Collected data
★ ★ ★ ★ ★
[src/rtl/execute_stage_mc.sv]
// EX pipeline stage: operand forwarding, single-cycle ALU and a shift-add multiplier
// that stalls the front end while it iterates. Owns the EX/MEM register.
module execute_stage_mc #(
  parameter int          DATA_W  = 32,
  parameter int          RADDR_W = 5,
  parameter logic [3:0]  CMD_MUL = 4'b1111
) (
  input  logic               clk,
  input  logic               rst,
  input  logic               in_valid,
  input  logic               flush,
  input  logic [3:0]         ctr_ex,
  input  logic [2:0]         ctr_m,
  input  logic [1:0]         ctr_wb,
  input  logic [DATA_W-1:0]  reg1_data,
  input  logic [DATA_W-1:0]  reg2_data,
  input  logic [DATA_W-1:0]  immediate,
  input  logic [RADDR_W-1:0] rs,
  input  logic [RADDR_W-1:0] rt,
  input  logic [RADDR_W-1:0] rd,
  input  logic [3:0]         alu_cmd,
  input  logic [RADDR_W-1:0] ex_write_reg,
  input  logic               ex_regwrite_flag,
  input  logic [RADDR_W-1:0] mem_write_reg,
  input  logic               mem_regwrite_flag,
  input  logic [DATA_W-1:0]  ex_mem_data,
  input  logic [DATA_W-1:0]  mem_wb_data,
  output logic               stall_req,
  output logic [DATA_W-1:0]  reg_alu_out,
  output logic [DATA_W-1:0]  reg_reg2_data,
  output logic [RADDR_W-1:0] reg_write_reg,
  output logic [2:0]         reg_ctr_m,
  output logic [1:0]         reg_ctr_wb,
  output logic               reg_valid
);

  localparam int CNT_W = $clog2(DATA_W);

  localparam logic [3:0] CMD_AND = 4'd0;
  localparam logic [3:0] CMD_OR  = 4'd1;
  localparam logic [3:0] CMD_ADD = 4'd2;
  localparam logic [3:0] CMD_SUB = 4'd6;
  localparam logic [3:0] CMD_SLT = 4'd7;
  localparam logic [3:0] CMD_NOR = 4'd12;

  typedef enum logic {IDLE, BUSY} state_t;
  typedef enum logic [1:0] {FWD_RF, FWD_EX, FWD_MEM} fwd_sel_t;

  state_t               state;
  logic [CNT_W-1:0]     count;
  logic [DATA_W-1:0]    mul_acc;
  logic [DATA_W-1:0]    mul_mcand;
  logic [DATA_W-1:0]    mul_mplier;
  logic [DATA_W-1:0]    mul_b_q;
  logic [RADDR_W-1:0]   mul_dest_q;
  logic [2:0]           mul_ctr_m_q;
  logic [1:0]           mul_ctr_wb_q;

  fwd_sel_t             sel_a;
  fwd_sel_t             sel_b;
  logic [DATA_W-1:0]    op_a;
  logic [DATA_W-1:0]    fwd_b;
  logic [DATA_W-1:0]    op_b;
  logic [DATA_W-1:0]    alu_result;
  logic [DATA_W-1:0]    mul_step_acc;
  logic [RADDR_W-1:0]   dest;
  logic                 is_mul;
  logic                 accept_mul;

  // EX/MEM has priority over MEM/WB because it carries the younger result.
  function automatic fwd_sel_t fwd_select(input logic [RADDR_W-1:0] src);
    if (ex_regwrite_flag && (ex_write_reg != '0) && (ex_write_reg == src))
      return FWD_EX;
    else if (mem_regwrite_flag && (mem_write_reg != '0) && (mem_write_reg == src))
      return FWD_MEM;
    else
      return FWD_RF;
  endfunction

  always_comb begin
    // NOTE: every combinational output gets a default first so no path infers a latch.
    op_a  = reg1_data;
    fwd_b = reg2_data;
    sel_a = fwd_select(rs);
    sel_b = fwd_select(rt);
    case (sel_a)
      FWD_EX:  op_a = ex_mem_data;
      FWD_MEM: op_a = mem_wb_data;
      default: op_a = reg1_data;
    endcase
    case (sel_b)
      FWD_EX:  fwd_b = ex_mem_data;
      FWD_MEM: fwd_b = mem_wb_data;
      default: fwd_b = reg2_data;
    endcase
    op_b = ctr_ex[0] ? immediate : fwd_b;
    dest = ctr_ex[3] ? rd : rt;
  end

  always_comb begin
    alu_result = '0;
    case (alu_cmd)
      CMD_AND: alu_result = op_a & op_b;
      CMD_OR:  alu_result = op_a | op_b;
      CMD_ADD: alu_result = op_a + op_b;
      CMD_SUB: alu_result = op_a - op_b;
      CMD_SLT: alu_result = {{(DATA_W-1){1'b0}}, ($signed(op_a) < $signed(op_b))};
      CMD_NOR: alu_result = ~(op_a | op_b);
      default: alu_result = '0;
    endcase
  end

  assign is_mul       = (alu_cmd == CMD_MUL);
  assign accept_mul   = (state == IDLE) && in_valid && is_mul && !flush;
  assign mul_step_acc = mul_mplier[0] ? (mul_acc + mul_mcand) : mul_acc;

  // Reset is gated in so the hazard unit never sees a stall while the stage is held in reset.
  assign stall_req = !rst && !flush &&
                     (accept_mul || ((state == BUSY) && (count != '0)));

  always_ff @(posedge clk or posedge rst) begin
    if (rst) begin
      state         <= IDLE;
      count         <= '0;
      mul_acc       <= '0;
      mul_mcand     <= '0;
      mul_mplier    <= '0;
      mul_b_q       <= '0;
      mul_dest_q    <= '0;
      mul_ctr_m_q   <= '0;
      mul_ctr_wb_q  <= '0;
      reg_alu_out   <= '0;
      reg_reg2_data <= '0;
      reg_write_reg <= '0;
      reg_ctr_m     <= '0;
      reg_ctr_wb    <= '0;
      reg_valid     <= 1'b0;
    end else begin
      // NOTE: state uses non-blocking assignments so later statements see the pre-edge values.
      reg_alu_out   <= alu_result;
      reg_reg2_data <= fwd_b;
      reg_write_reg <= dest;
      reg_ctr_m     <= '0;
      reg_ctr_wb    <= '0;
      reg_valid     <= 1'b0;

      if (flush) begin
        state <= IDLE;
        count <= '0;
      end else begin
        case (state)
          IDLE: begin
            if (in_valid && is_mul) begin
              mul_acc      <= '0;
              mul_mcand    <= op_a;
              mul_mplier   <= op_b;
              mul_b_q      <= fwd_b;
              mul_dest_q   <= dest;
              mul_ctr_m_q  <= ctr_m;
              mul_ctr_wb_q <= ctr_wb;
              count        <= CNT_W'(DATA_W - 1);
              state        <= BUSY;
            end else if (in_valid) begin
              reg_ctr_m  <= ctr_m;
              reg_ctr_wb <= ctr_wb;
              reg_valid  <= 1'b1;
            end
          end
          BUSY: begin
            mul_acc    <= mul_step_acc;
            mul_mcand  <= mul_mcand << 1;
            mul_mplier <= mul_mplier >> 1;
            count      <= count - 1'b1;
            if (count == '0) begin
              reg_alu_out   <= mul_step_acc;
              reg_reg2_data <= mul_b_q;
              reg_write_reg <= mul_dest_q;
              reg_ctr_m     <= mul_ctr_m_q;
              reg_ctr_wb    <= mul_ctr_wb_q;
              reg_valid     <= 1'b1;
              state         <= IDLE;
            end
          end
          default: state <= IDLE;
        endcase
      end
    end
  end

endmodule

[config.mk]
export PLATFORM = sky130hd
export DESIGN_NAME = execute_stage_mc
export DESIGN_NICKNAME = d
export VERILOG_FILES = /design/src/rtl/execute_stage_mc.sv
export SDC_FILE = /design/constraint.sdc
export NUM_CORES = 1
export LEC_CHECK = 0
export ABC_AREA = 0
export BUFFER_PORTS_ARGS = -buffer_cell sky130_fd_sc_hd__buf_2
export CAP_MARGIN = 20
export CORE_MARGIN = 2
export CORE_UTILIZATION = 55
export CTS_BUF_LIST = sky130_fd_sc_hd__clkbuf_8 sky130_fd_sc_hd__clkbuf_16
export CTS_CLUSTER_SIZE = 16
export DETAILED_ROUTE_END_ITERATION = 8
export PLACE_DENSITY = 0.78
export SYNTH_ARGS = -nofsm -noshare
export SYNTH_HDL_FRONTEND = slang
export SYNTH_SLANG_ARGS = --single-unit
[constraint.sdc]
create_clock -name clk -period 9 [get_ports clk]
set_input_delay 1.8 -clock clk [delete_from_list [all_inputs] [get_ports clk]]
set_output_delay 1.8 -clock clk [all_outputs]
set_load 0.1 [all_outputs]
★ ★ ★ ★ ★
> [Task item] A complete answer gives every line of the records holding "BUSY".

> [Solution to the exercise]
  typedef enum logic {IDLE, BUSY} state_t;
                     (accept_mul || ((state == BUSY) && (count != '0)));
              state        <= BUSY;
          BUSY: begin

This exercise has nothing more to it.